Using infrared thermometry to improve irrigation scheduling on variable soils

Abstract

An experiment was conducted to assess a modified Priestley and Taylor calculation (developed in a companion paper) that utilises surface temperature (Ts) to estimate evapotranspiration (ETMPT) and to assess the benefits of variable rate irrigation (VRI) based on ETMPT measurements. A ryegrass seed field with Low, Mid and High available water capacity soil zones was used. Four replicates of two irrigation treatments were established in each zone; uniform rate irrigation (URI) where the same amount of irrigation was applied to all three zones based on neutrone probe measurements; and VRI where ETMPT was measured and different amounts of irrigation applied to each zone to replace this. TS was measured continiously in each plot using stationary infrared radiometers, normalised difference vegetation index measured twice weekly with a hand-held instrument and meteorological variables were recorded in the field. Neutron probe access tubes were installed to 1.6m depth in all plots and monitored weekly to provide alternative evapotranspiration estimates (ETNP). The ETMPT decreased from 333mm in the high zone to 282 mm in the low zone. This in combination with faster canopy senescence and lower seed yields showed the low zone encountered water stress even though irrigated weekly. There was good agreement between ETMPT and ETNP in the VRI treatments and the High zone of the URI treatment.

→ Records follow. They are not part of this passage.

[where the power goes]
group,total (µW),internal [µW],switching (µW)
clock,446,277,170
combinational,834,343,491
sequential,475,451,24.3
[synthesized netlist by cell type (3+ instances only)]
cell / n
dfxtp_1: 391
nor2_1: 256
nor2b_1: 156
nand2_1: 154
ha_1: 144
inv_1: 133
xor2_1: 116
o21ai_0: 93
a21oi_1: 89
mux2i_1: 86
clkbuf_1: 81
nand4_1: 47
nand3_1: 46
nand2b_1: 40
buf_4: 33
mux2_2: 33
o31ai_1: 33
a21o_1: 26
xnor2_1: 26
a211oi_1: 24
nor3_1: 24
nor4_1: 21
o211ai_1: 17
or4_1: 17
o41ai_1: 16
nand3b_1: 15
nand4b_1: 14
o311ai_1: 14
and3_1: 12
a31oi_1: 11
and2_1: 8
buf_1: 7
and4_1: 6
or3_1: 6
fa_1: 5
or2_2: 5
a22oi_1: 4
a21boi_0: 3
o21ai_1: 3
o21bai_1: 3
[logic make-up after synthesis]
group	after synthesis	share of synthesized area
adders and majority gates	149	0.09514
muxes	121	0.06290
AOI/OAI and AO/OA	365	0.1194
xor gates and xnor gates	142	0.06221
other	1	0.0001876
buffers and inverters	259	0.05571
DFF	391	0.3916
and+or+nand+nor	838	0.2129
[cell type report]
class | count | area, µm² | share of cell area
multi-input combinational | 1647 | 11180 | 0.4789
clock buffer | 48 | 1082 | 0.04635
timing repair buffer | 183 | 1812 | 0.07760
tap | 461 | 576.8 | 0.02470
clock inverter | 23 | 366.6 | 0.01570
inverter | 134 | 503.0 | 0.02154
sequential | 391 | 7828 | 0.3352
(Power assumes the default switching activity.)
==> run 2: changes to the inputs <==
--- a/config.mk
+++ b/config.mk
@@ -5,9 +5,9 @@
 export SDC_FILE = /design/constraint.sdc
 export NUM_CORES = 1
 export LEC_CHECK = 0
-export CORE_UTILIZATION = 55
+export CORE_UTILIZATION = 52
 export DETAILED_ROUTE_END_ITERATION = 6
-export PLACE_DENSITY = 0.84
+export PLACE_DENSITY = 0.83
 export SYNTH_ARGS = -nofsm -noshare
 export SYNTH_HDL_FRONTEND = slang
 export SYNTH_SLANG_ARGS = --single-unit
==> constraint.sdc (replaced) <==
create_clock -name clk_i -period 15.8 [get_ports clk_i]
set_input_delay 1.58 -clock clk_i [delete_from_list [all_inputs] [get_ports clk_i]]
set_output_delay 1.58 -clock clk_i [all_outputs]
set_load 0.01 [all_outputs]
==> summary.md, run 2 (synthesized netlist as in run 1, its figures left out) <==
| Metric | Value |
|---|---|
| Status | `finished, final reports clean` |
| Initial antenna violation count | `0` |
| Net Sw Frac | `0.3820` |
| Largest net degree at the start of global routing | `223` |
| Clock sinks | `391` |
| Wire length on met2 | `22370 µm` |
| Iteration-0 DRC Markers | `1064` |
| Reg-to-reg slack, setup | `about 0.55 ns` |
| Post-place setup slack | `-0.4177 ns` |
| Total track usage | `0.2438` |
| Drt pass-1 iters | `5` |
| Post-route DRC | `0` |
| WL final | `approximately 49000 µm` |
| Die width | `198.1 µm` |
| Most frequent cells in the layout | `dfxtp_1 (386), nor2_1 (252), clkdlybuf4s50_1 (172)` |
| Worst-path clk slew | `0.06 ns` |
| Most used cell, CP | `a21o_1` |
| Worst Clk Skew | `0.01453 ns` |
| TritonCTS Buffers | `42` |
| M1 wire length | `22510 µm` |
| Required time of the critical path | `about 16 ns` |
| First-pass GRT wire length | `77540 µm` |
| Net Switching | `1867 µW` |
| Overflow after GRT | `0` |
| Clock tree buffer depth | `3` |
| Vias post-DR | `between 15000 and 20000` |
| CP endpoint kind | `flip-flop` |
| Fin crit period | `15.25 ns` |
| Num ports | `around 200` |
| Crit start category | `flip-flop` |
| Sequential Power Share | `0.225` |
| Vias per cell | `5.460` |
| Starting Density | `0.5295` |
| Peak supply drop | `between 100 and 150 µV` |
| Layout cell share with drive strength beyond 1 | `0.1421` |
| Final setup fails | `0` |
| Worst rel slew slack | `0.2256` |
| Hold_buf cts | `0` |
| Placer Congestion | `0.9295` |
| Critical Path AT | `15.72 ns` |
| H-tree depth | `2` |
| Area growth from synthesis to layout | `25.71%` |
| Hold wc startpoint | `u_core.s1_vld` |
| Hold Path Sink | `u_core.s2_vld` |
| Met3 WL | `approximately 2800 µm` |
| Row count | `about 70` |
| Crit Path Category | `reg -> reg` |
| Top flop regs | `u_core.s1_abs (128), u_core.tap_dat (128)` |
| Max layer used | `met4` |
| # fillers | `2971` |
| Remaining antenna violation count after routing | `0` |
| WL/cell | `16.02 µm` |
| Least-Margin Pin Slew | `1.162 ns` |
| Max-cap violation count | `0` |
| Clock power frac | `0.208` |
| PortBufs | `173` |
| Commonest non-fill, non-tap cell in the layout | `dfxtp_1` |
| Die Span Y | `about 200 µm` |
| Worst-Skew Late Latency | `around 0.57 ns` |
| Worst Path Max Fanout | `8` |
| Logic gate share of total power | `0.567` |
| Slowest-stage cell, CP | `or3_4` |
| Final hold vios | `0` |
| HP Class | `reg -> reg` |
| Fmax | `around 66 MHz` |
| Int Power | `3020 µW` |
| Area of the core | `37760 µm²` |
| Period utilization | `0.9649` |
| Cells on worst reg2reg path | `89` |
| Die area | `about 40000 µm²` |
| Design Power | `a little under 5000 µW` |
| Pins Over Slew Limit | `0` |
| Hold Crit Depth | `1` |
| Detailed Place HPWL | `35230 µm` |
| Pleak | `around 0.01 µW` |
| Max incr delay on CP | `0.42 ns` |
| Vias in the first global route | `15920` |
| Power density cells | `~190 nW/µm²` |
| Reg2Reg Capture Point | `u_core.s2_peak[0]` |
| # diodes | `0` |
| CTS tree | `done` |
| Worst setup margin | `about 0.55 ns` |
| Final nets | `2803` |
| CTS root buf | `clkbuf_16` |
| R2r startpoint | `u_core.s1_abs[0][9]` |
File: src/rtl/score_keeper.sv
// score_keeper
//   Running four-digit BCD game score plus session high score, and the
//   IDLE -> PLAY -> OVER game sequencer. On a crash the larger of score and
//   high score is kept in the high-score register. A record flag marks a
//   game that ended with a strictly higher score.
//
//   Optional feature macro: SCORE_KEEPER_BLINK_EN
//     defined   : new_record blinks with a half-period of BLINK_CYCLES clocks
//                 while in OVER after a record.
//     undefined : new_record is a steady level; no blink counter exists.
//
// Ports
//   clk                      system clock, rising edge
//   reset                    synchronous active-high reset (clears hi too)
//   start, point, crash      single-cycle game event pulses
//   clr_hi                   single-cycle pulse clearing the high score
//   score0..score3           current score BCD digits (ones .. thousands)
//   hi0..hi3                 high-score BCD digits (ones .. thousands)
//   state                    2'b00 IDLE, 2'b01 PLAY, 2'b10 OVER
//   new_record               game just ended with a strictly higher score
module score_keeper #(
  parameter int BLINK_CYCLES = 25_000_000
) (
  input  logic       clk,
  input  logic       reset,
  input  logic       start,
  input  logic       point,
  input  logic       crash,
  input  logic       clr_hi,
  output logic [3:0] score0,
  output logic [3:0] score1,
  output logic [3:0] score2,
  output logic [3:0] score3,
  output logic [3:0] hi0,
  output logic [3:0] hi1,
  output logic [3:0] hi2,
  output logic [3:0] hi3,
  output logic [1:0] state,
  output logic       new_record
);

  typedef enum logic [1:0] {
    ST_IDLE = 2'b00,
    ST_PLAY = 2'b01,
    ST_OVER = 2'b10
  } state_t;

  state_t      state_r, state_s;
  logic [15:0] score_r, score_s;   // packed BCD, thousands in [15:12]
  logic [15:0] hi_r, hi_s;
  logic        record_r, record_s;

  // BCD increment that saturates at 9999.
  function automatic logic [15:0] bcd_inc(input logic [15:0] v);
    logic [15:0] r;
    logic        carry;
    r     = v;
    carry = 1'b1;
    if (v == 16'h9999) begin
      r = v;
    end else begin
      for (int i = 0; i < 4; i++) begin
        if (carry) begin
          if (v[i*4 +: 4] == 4'd9) begin
            r[i*4 +: 4] = 4'd0;
            carry       = 1'b1;
          end else begin
            r[i*4 +: 4] = v[i*4 +: 4] + 4'd1;
            carry       = 1'b0;
          end
        end else begin
          r[i*4 +: 4] = v[i*4 +: 4];
        end
      end
    end
    return r;
  endfunction

  // Packed BCD with thousands in the MSBs orders exactly like the decimal
  // value, so a plain unsigned compare is the digit-wise comparison.
  function automatic logic bcd_gt(input logic [15:0] a, input logic [15:0] b);
    return a > b;
  endfunction

  if (BLINK_CYCLES < 1) begin : g_bad_blink_cycles
    $error("score_keeper: BLINK_CYCLES must be at least 1");
  end

  // Next-state, score, high-score and record-flag logic.
  always_comb begin
    state_s  = state_r;
    score_s  = score_r;
    hi_s     = hi_r;
    record_s = record_r;
    case (state_r)
      ST_IDLE: begin
        if (start) begin
          state_s  = ST_PLAY;
          score_s  = 16'h0000;
          record_s = 1'b0;
        end else begin
          state_s  = ST_IDLE;
        end
      end
      ST_PLAY: begin
        // crash beats a simultaneous point; compare uses the pre-edge score
        if (crash) begin
          state_s = ST_OVER;
          if (bcd_gt(score_r, hi_r)) begin
            hi_s     = score_r;
            record_s = 1'b1;
          end else begin
            record_s = 1'b0;
          end
        end else if (point) begin
          score_s = bcd_inc(score_r);
        end else begin
          score_s = score_r;
        end
      end
      ST_OVER: begin
        if (start) begin
          state_s  = ST_PLAY;
          score_s  = 16'h0000;
          record_s = 1'b0;
        end else begin
          state_s  = ST_OVER;
        end
      end
      default: begin
        state_s  = ST_IDLE;
        score_s  = 16'h0000;
        record_s = 1'b0;
      end
    endcase
    // clearing the high score overrides any crash update on the same edge
    if (clr_hi) begin
      hi_s     = 16'h0000;
      record_s = 1'b0;
    end else begin
      hi_s     = hi_s;
    end
  end

  // State, score, high-score and record-flag registers.
  always_ff @(posedge clk) begin
    if (reset) begin
      state_r  <= ST_IDLE;
      score_r  <= 16'h0000;
      hi_r     <= 16'h0000;
      record_r <= 1'b0;
    end else begin
      state_r  <= state_s;
      score_r  <= score_s;
      hi_r     <= hi_s;
      record_r <= record_s;
    end
  end

`ifdef SCORE_KEEPER_BLINK_EN
  localparam int CNT_W = (BLINK_CYCLES > 1) ? $clog2(BLINK_CYCLES) : 1;
  localparam logic [CNT_W-1:0] CNT_LAST = CNT_W'(BLINK_CYCLES - 1);

  logic [CNT_W-1:0] blink_cnt_r;
  logic             blink_r;

  // Blink generator: restarts high on the edge entering OVER with a record,
  // then toggles every BLINK_CYCLES clocks; forced low otherwise.
  always_ff @(posedge clk) begin
    if (reset) begin
      blink_cnt_r <= {CNT_W{1'b0}};
      blink_r     <= 1'b0;
    end else if (record_s && (state_s == ST_OVER) && (state_r != ST_OVER)) begin
      blink_cnt_r <= {CNT_W{1'b0}};
      blink_r     <= 1'b1;
    end else if (record_s && (state_s == ST_OVER)) begin
      if (blink_cnt_r == CNT_LAST) begin
        blink_cnt_r <= {CNT_W{1'b0}};
        blink_r     <= ~blink_r;
      end else begin
        blink_cnt_r <= blink_cnt_r + CNT_W'(1);
        blink_r     <= blink_r;
      end
    end else begin
      blink_cnt_r <= {CNT_W{1'b0}};
      blink_r     <= 1'b0;
    end
  end

  assign new_record = blink_r;
`else
  assign new_record = record_r;
`endif

  assign score0 = score_r[3:0];
  assign score1 = score_r[7:4];
  assign score2 = score_r[11:8];
  assign score3 = score_r[15:12];
  assign hi0    = hi_r[3:0];
  assign hi1    = hi_r[7:4];
  assign hi2    = hi_r[11:8];
  assign hi3    = hi_r[15:12];
  assign state  = state_r;

endmodule

File: config.mk
export PLATFORM = sky130hd
export DESIGN_NAME = score_keeper
export DESIGN_NICKNAME = d
export VERILOG_FILES = /design/src/rtl/score_keeper.sv
export SDC_FILE = /design/constraint.sdc
export NUM_CORES = 1
export LEC_CHECK = 0
export ABC_CLOCK_PERIOD_IN_PS = 4500
export CORE_UTILIZATION = 35
export CTS_CLUSTER_DIAMETER = 50
export DETAILED_ROUTE_END_ITERATION = 8
export PLACE_DENSITY_LB_ADDON = 0.25
export SLEW_MARGIN = 0
export SYNTH_ARGS = -nofsm -noshare
export SYNTH_HDL_FRONTEND = slang
export SYNTH_SLANG_ARGS = --single-unit
export TNS_END_PERCENT = 30
File: constraint.sdc
create_clock -name clk -period 4.5 [get_ports clk]
set_input_delay 0.9 -clock clk [delete_from_list [all_inputs] [get_ports clk]]
set_output_delay 0.9 -clock clk [all_outputs]
set_load 0.01 [all_outputs]
==> flow_results.org <==
** Worst setup path
- STA classifies the critical path endpoint as a register.
- The worst setup path is launched from a register.
- The setup path with the least slack is of type register to register.
- CP max FO :: 17
- At the worst endpoint, the required time is 4.73 ns.
- STA puts the critical path data arrival time at 3.47 ns.

** Logic synthesis
- After synthesis, flip-flops and latches occupy 32.0% of the total area.
- The largest total area in the synthesized netlist belongs to sky130_fd_sc_hd__dfxtp_1.
- For this run, the number of Yosys warnings is 0.
- The commonest cells after synthesis are sky130_fd_sc_hd__dfxtp_1, sky130_fd_sc_hd__ha_1, sky130_fd_sc_hd__inv_1, sky130_fd_sc_hd__a21oi_1, sky130_fd_sc_hd__nor2_1.
- Synthesis handed over a netlist of 242 instances.
- Number of distinct standard cells referenced by the synthesized netlist :: 46
- By area the synthesized netlist is led by sky130_fd_sc_hd__dfxtp_1, sky130_fd_sc_hd__ha_1, sky130_fd_sc_hd__o31ai_2.
- Post-synthesis register bit count :: 35
- Area share of the leading cell type in the synthesized netlist :: 32.0%
- Post-Synthesis Net Count :: 272
- Synthesized area divided by synthesized cell count :: 9.06 sq um
- Netlist area before placement :: 0.00219 sq mm
- EDFF count, synth :: 0
- Counting flops with an async set or reset pin after synthesis yields a share of 0%.
- The most common cell in the synthesized netlist is sky130_fd_sc_hd__dfxtp_1.
- For this run, the leading register cell type out of synthesis is sky130_fd_sc_hd__dfxtp_1.

** Run status
- The flow ran to the end, and the final reports show no timing, DRC or antenna violations.

** Clock network
- Clock tree synthesis inserted a total of 5 buffers.
- Clock tree sinks :: 35
- Post-cts gate resize count :: 0
- Clock tree synthesis selected as its root buffer the cell sky130_fd_sc_hd__clkbuf_8.
- Worst-skew pair later-pin latency :: 0.30 ns
- Maximum level of the CTS H-tree :: 2
- The number of setup buffers added after CTS is 0.
- Clock-pin slew was measured on the worst setup and hold paths at 0.08 ns.
- Post-cts hold buffer count :: 0
- TritonCTS built the clock tree.
- Maximum clock insertion buffer count :: 2

** Place
- During placement, the flow inserted port buffers numbering 40.
- Placed wire-length estimate after detailed placement :: 3.69 mm
- Pre-CTS setup slack :: 1.23 ns
- Gpl congestion :: 0.747

** Timing
- Slew Limit Headroom :: 35.9%
- For the finished layout, the period the worst path requires is 3.25 ns.
- Clock skew on the completed layout was measured at 0.00743 ns.
- Hold violation total from the final report :: 0
- Final setup violating endpoints :: 0
- TNS Setup :: 0 ns
- Final Worst Setup Slack :: 1.25 ns
- Achievable clock frequency :: 308 MHz
- Setup repair after global routing left no endpoint under its margin.
- Dividing the final minimum period by the clock period gives 72.1%.
- Worst-margin pin slew :: 0.961 ns
- Number of pins with negative max-slew slack in the final report :: 0

** Die
- In this run the horizontal extent of the chip is 81.1 um.
- For this configuration, the core starts out at a cell density of 36.6%.
- Total Die Area :: 0.00658 sq mm
- Core area :: 0.00599 sq mm
- Number of cell rows :: 28
- From bottom edge to top edge, the die measures 81.1 um.
- 41 I/O pins were placed.

** Route
- The first routing iteration left 86 violations.
- Mean number of vias per cell :: 5.47
- Post-DR wirelength/cell :: 14.6 um
- The routed layout has 1,941 vias.
- DR DRC count :: 0
- The count of nets left with antenna violations once routing finished came out at 0.
- After detailed routing, the wire length on met1 is 2.55 mm.
- After detailed routing, no signal wire sits above met4.
- Wire length reported by the detailed router :: 5.19 mm
- Detailed routing placed a total of 2.32 mm of wire on met2.
- After detailed routing, the met3 layer carries 252 um of wire.
- Drt pass-1 iters :: 4

** Final layout
- Number of inserted diodes :: 0
- Utilization of the core after routing :: 46.2%
- Synth-to-layout area growth :: 26.1%
- Filler cells :: 586
- In the final design database the tool counted 309 nets.
- In the final layout, the share of cells above drive strength 1 is 10.0%.

** Job
- The tool flagged a number of max-cap violations equal to 0.

** Pwr
- Power spread over the standard cell area amounts to 282 mW/mm^2.
- VDD IR-drop max :: 155 uV
- Leakage Power :: 0.978 nW

** Global routing
- Entering global routing, the biggest net connects 18 pins.
- The number of global-route vias before repair is 1,764.
- Global routing finished with a remaining overflow of 0.
- GRT Util Overall :: 17.4%
- The first global-routing pass estimated 8.59 mm of wire.
- The number of antenna violations at the first check in global routing is 0.

** Hold path
- Type of the tightest min-delay check :: register to register
**src/rtl/ram_arbiter.sv**
```systemverilog
// Shared RAM port arbiter for the dual-core system: data before instruction,
// round-robin between CPUs within a class, and a starvation guard for fetches.
//
// state | meaning
// IDLE  | no RAM enable driven; pick a winner from live requests, latch it
// XFER  | drive latched access to RAM until ACCESS (complete) or request drop (abort)
//
// ramstate encoding: 0 FREE, 1 BUSY, 2 ACCESS, 3 ERROR.
module ram_arbiter #(
    parameter int CPUS         = 2,
    parameter int STARVE_LIMIT = 4,
    parameter int WORD_W       = 32
) (
    input  logic                CLK,
    input  logic                nRST,
    input  logic [1:0]          iREN,
    input  logic [2*WORD_W-1:0] iaddr,
    input  logic [1:0]          dREN,
    input  logic [1:0]          dWEN,
    input  logic [2*WORD_W-1:0] daddr,
    input  logic [2*WORD_W-1:0] dstore,
    output logic [1:0]          iwait,
    output logic [1:0]          dwait,
    output logic [2*WORD_W-1:0] iload,
    output logic [2*WORD_W-1:0] dload,
    output logic                ramREN,
    output logic                ramWEN,
    output logic [WORD_W-1:0]   ramaddr,
    output logic [WORD_W-1:0]   ramstore,
    input  logic [WORD_W-1:0]   ramload,
    input  logic [1:0]          ramstate
);

    localparam int              ID_W       = $clog2(CPUS);
    localparam int              CNT_W      = $clog2(STARVE_LIMIT + 1);
    localparam logic [CNT_W-1:0] LIMIT     = CNT_W'(STARVE_LIMIT);
    localparam logic [1:0]      RAM_ACCESS = 2'd2;

    typedef enum logic {IDLE, XFER} state_t;

    state_t            state, state_nx;
    logic [ID_W-1:0]   own_id;
    logic              own_dat;
    logic              own_wr;
    logic [WORD_W-1:0] addr_q;
    logic [WORD_W-1:0] store_q;
    logic [ID_W-1:0]   d_rr, i_rr;
    logic [CNT_W-1:0]  starve_cnt;

    logic [1:0]        d_req;
    logic              any_i, starve_hit, pick_d, pick_i;
    logic [ID_W-1:0]   d_win, i_win;
    logic              owner_live, done;

    assign iload = {2{ramload}};
    assign dload = {2{ramload}};

    assign d_req      = dREN | dWEN;
    assign any_i      = |iREN;
    assign starve_hit = (starve_cnt == LIMIT);
    assign pick_d     = (|d_req) && !(starve_hit && any_i);
    assign pick_i     = !pick_d && any_i;
    assign d_win      = d_req[d_rr] ? d_rr : ~d_rr;
    assign i_win      = iREN[i_rr]  ? i_rr : ~i_rr;

    // The owner must keep asserting the request for the op it was granted.
    assign owner_live = own_dat ? (own_wr ? dWEN[own_id] : dREN[own_id]) : iREN[own_id];
    assign done       = (state == XFER) && owner_live && (ramstate == RAM_ACCESS);

    always_ff @(posedge CLK or negedge nRST) begin
        if (!nRST) state <= IDLE;
        else       state <= state_nx;
    end

    always_comb begin
        state_nx = state;
        ramREN   = 1'b0;
        ramWEN   = 1'b0;
        ramaddr  = '0;
        ramstore = '0;
        iwait    = 2'b11;
        dwait    = 2'b11;
        case (state)
            IDLE: begin
                if (pick_d || pick_i) state_nx = XFER;
            end
            XFER: begin
                ramaddr  = addr_q;
                ramstore = store_q;
                ramREN   = !own_wr;
                ramWEN   = own_wr;
                if (!owner_live) begin
                    state_nx = IDLE;
                end else if (ramstate == RAM_ACCESS) begin
                    state_nx = IDLE;
                    if (own_dat) dwait[own_id] = 1'b0;
                    else         iwait[own_id] = 1'b0;
                end
            end
            default: state_nx = IDLE;
        endcase
    end

    always_ff @(posedge CLK or negedge nRST) begin
        if (!nRST) begin
            own_id     <= '0;
            own_dat    <= 1'b0;
            own_wr     <= 1'b0;
            addr_q     <= '0;
            store_q    <= '0;
            d_rr       <= '0;
            i_rr       <= '0;
            starve_cnt <= '0;
        end else begin
            if (state == IDLE && (pick_d || pick_i)) begin
                own_dat <= pick_d;
                own_id  <= pick_d ? d_win : i_win;
                own_wr  <= pick_d && dWEN[d_win];
                if (pick_d) begin
                    addr_q  <= d_win[0] ? daddr[2*WORD_W-1:WORD_W]  : daddr[WORD_W-1:0];
                    store_q <= d_win[0] ? dstore[2*WORD_W-1:WORD_W] : dstore[WORD_W-1:0];
                end else begin
                    addr_q  <= i_win[0] ? iaddr[2*WORD_W-1:WORD_W]  : iaddr[WORD_W-1:0];
                    store_q <= '0;
                end
            end
            // Pointers move past the serviced CPU only on real completion.
            if (done) begin
                if (own_dat) begin
                    d_rr <= ~own_id;
                    if (!any_i)          starve_cnt <= '0;
                    else if (!starve_hit) starve_cnt <= starve_cnt + CNT_W'(1);
                end else begin
                    i_rr       <= ~own_id;
                    starve_cnt <= '0;
                end
            end
        end
    end

endmodule

```
$ cat src/rtl/mc_alu_pkg.sv
// Shared opcode and FSM state encodings for the multi-cycle ALU and its multiplier.
package mc_alu_pkg;

    typedef enum logic [2:0] {
        OP_ADD = 3'b000,
        OP_SUB = 3'b001,
        OP_AND = 3'b010,
        OP_XOR = 3'b011,
        OP_SHL = 3'b100,
        OP_SHR = 3'b101,
        OP_MUL = 3'b110,
        OP_NOP = 3'b111
    } op_t;

    typedef enum logic [1:0] {
        S_IDLE  = 2'd0,
        S_MUL   = 2'd1,
        S_WB_LO = 2'd2,
        S_WB_HI = 2'd3
    } state_t;

    localparam int MUL_STEPS = 8;

endpackage

$ cat src/rtl/mc_alu_mul.sv
// Shift-add 8x8 unsigned multiplier: one multiplier bit consumed per step.
module mc_alu_mul
    import mc_alu_pkg::*;
(
    input  logic        clk,
    input  logic        reset,
    input  logic        load,
    input  logic        step,
    input  logic [7:0]  a,
    input  logic [7:0]  b,
    output logic [15:0] product,
    output logic        last
);

    logic [15:0] acc_reg;
    logic [15:0] mcand_reg;
    logic [7:0]  mplier_reg;
    logic [2:0]  cnt_reg;

    always_ff @(posedge clk) begin
        if (reset) begin
            acc_reg    <= '0;
            mcand_reg  <= '0;
            mplier_reg <= '0;
            cnt_reg    <= '0;
        end else if (load) begin
            acc_reg    <= '0;
            mcand_reg  <= {8'h00, a};
            mplier_reg <= b;
            cnt_reg    <= '0;
        end else if (step) begin
            if (mplier_reg[0])
                acc_reg <= acc_reg + mcand_reg;
            mcand_reg  <= {mcand_reg[14:0], 1'b0};
            mplier_reg <= {1'b0, mplier_reg[7:1]};
            cnt_reg    <= cnt_reg + 3'd1;
        end
    end

    assign product = acc_reg;
    assign last    = (cnt_reg == 3'(MUL_STEPS - 1));

endmodule

$ cat src/rtl/mc_alu.sv
// Multi-cycle 8-bit ALU writing results back into a register file; MUL writes
// the low byte to dst and the high byte to dst+1.
module mc_alu
    import mc_alu_pkg::*;
#(
    parameter int pw = 2
) (
    input  logic        clk,
    input  logic        reset,
    input  logic        start,
    input  logic [2:0]  op,
    input  logic [7:0]  a_in,
    input  logic [7:0]  b_in,
    input  logic [pw:0] dst_addr,
    output logic        busy,
    output logic        done,
    output logic        wr_en,
    output logic [pw:0] wr_addr,
    output logic [7:0]  wr_dat,
    output logic        carry,
    output logic        zero
);

    state_t      state_reg, state_next;
    op_t         op_reg;
    logic [pw:0] dst_reg;
    logic [7:0]  res_reg;
    logic        carry_reg, zero_reg;

    logic        accept;
    logic        mul_step;
    logic        mul_last;
    logic [15:0] product;
    logic [8:0]  alu_res;

    assign accept = (state_reg == S_IDLE) && start;

    mc_alu_mul u_mul (
        .clk     (clk),
        .reset   (reset),
        .load    (accept),
        .step    (mul_step),
        .a       (a_in),
        .b       (b_in),
        .product (product),
        .last    (mul_last)
    );

    // Bit 8 carries the carry/borrow flag of the single-cycle ops.
    always_comb begin
        alu_res = '0;
        case (op_t'(op))
            OP_ADD:  alu_res = {1'b0, a_in} + {1'b0, b_in};
            OP_SUB:  alu_res = {1'b0, a_in} - {1'b0, b_in};
            OP_AND:  alu_res = {1'b0, a_in & b_in};
            OP_XOR:  alu_res = {1'b0, a_in ^ b_in};
            OP_SHL:  alu_res = {a_in[7], a_in[6:0], 1'b0};
            OP_SHR:  alu_res = {a_in[0], 1'b0, a_in[7:1]};
            default: alu_res = '0;
        endcase
    end

    always_ff @(posedge clk) begin
        if (reset) begin
            state_reg <= S_IDLE;
            op_reg    <= OP_ADD;
            dst_reg   <= '0;
            res_reg   <= '0;
            carry_reg <= 1'b0;
            zero_reg  <= 1'b0;
        end else begin
            state_reg <= state_next;
            // Single-cycle flags are registered on accept so they are visible in the done cycle.
            if (accept) begin
                op_reg  <= op_t'(op);
                dst_reg <= dst_addr;
                res_reg <= alu_res[7:0];
                if (op_t'(op) != OP_MUL && op_t'(op) != OP_NOP) begin
                    carry_reg <= alu_res[8];
                    zero_reg  <= (alu_res[7:0] == 8'h00);
                end
            end
            if (state_reg == S_WB_LO && op_reg == OP_MUL) begin
                carry_reg <= |product[15:8];
                zero_reg  <= (product == 16'h0000);
            end
        end
    end

    always_comb begin
        state_next = state_reg;
        mul_step   = 1'b0;
        done       = 1'b0;
        wr_en      = 1'b0;
        wr_addr    = '0;
        wr_dat     = '0;
        case (state_reg)
            S_IDLE: begin
                if (start)
                    state_next = (op_t'(op) == OP_MUL) ? S_MUL : S_WB_LO;
            end
            S_MUL: begin
                mul_step = 1'b1;
                if (mul_last)
                    state_next = S_WB_LO;
            end
            S_WB_LO: begin
                state_next = (op_reg == OP_MUL) ? S_WB_HI : S_IDLE;
                done       = (op_reg != OP_MUL);
                if (op_reg != OP_NOP) begin
                    wr_en   = 1'b1;
                    wr_addr = dst_reg;
                    wr_dat  = (op_reg == OP_MUL) ? product[7:0] : res_reg;
                end
            end
            S_WB_HI: begin
                state_next = S_IDLE;
                done       = 1'b1;
                wr_en      = 1'b1;
                wr_addr    = dst_reg + (pw+1)'(1);
                wr_dat     = product[15:8];
            end
            default: state_next = S_IDLE;
        endcase
    end

    assign busy  = (state_reg != S_IDLE);
    assign carry = carry_reg;
    assign zero  = zero_reg;

endmodule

The higher values of ETNP in the Low and Med zones of the URI treatment were attributed to drainage. The URI treatment had 254.2 mm of irrigation applied to all zones during the season whereas VRI treatment had 183.4, 210.2 and 220.2 mm applied to the Low, Mid and High Zones, respectively. There, were no differences in ryegrass seed yield between the two irrigaiton treatments and less drainage from the VRI treatments. From this we conclude that VRI based on ETMPT is effective and field application of ETMPT is worth further development.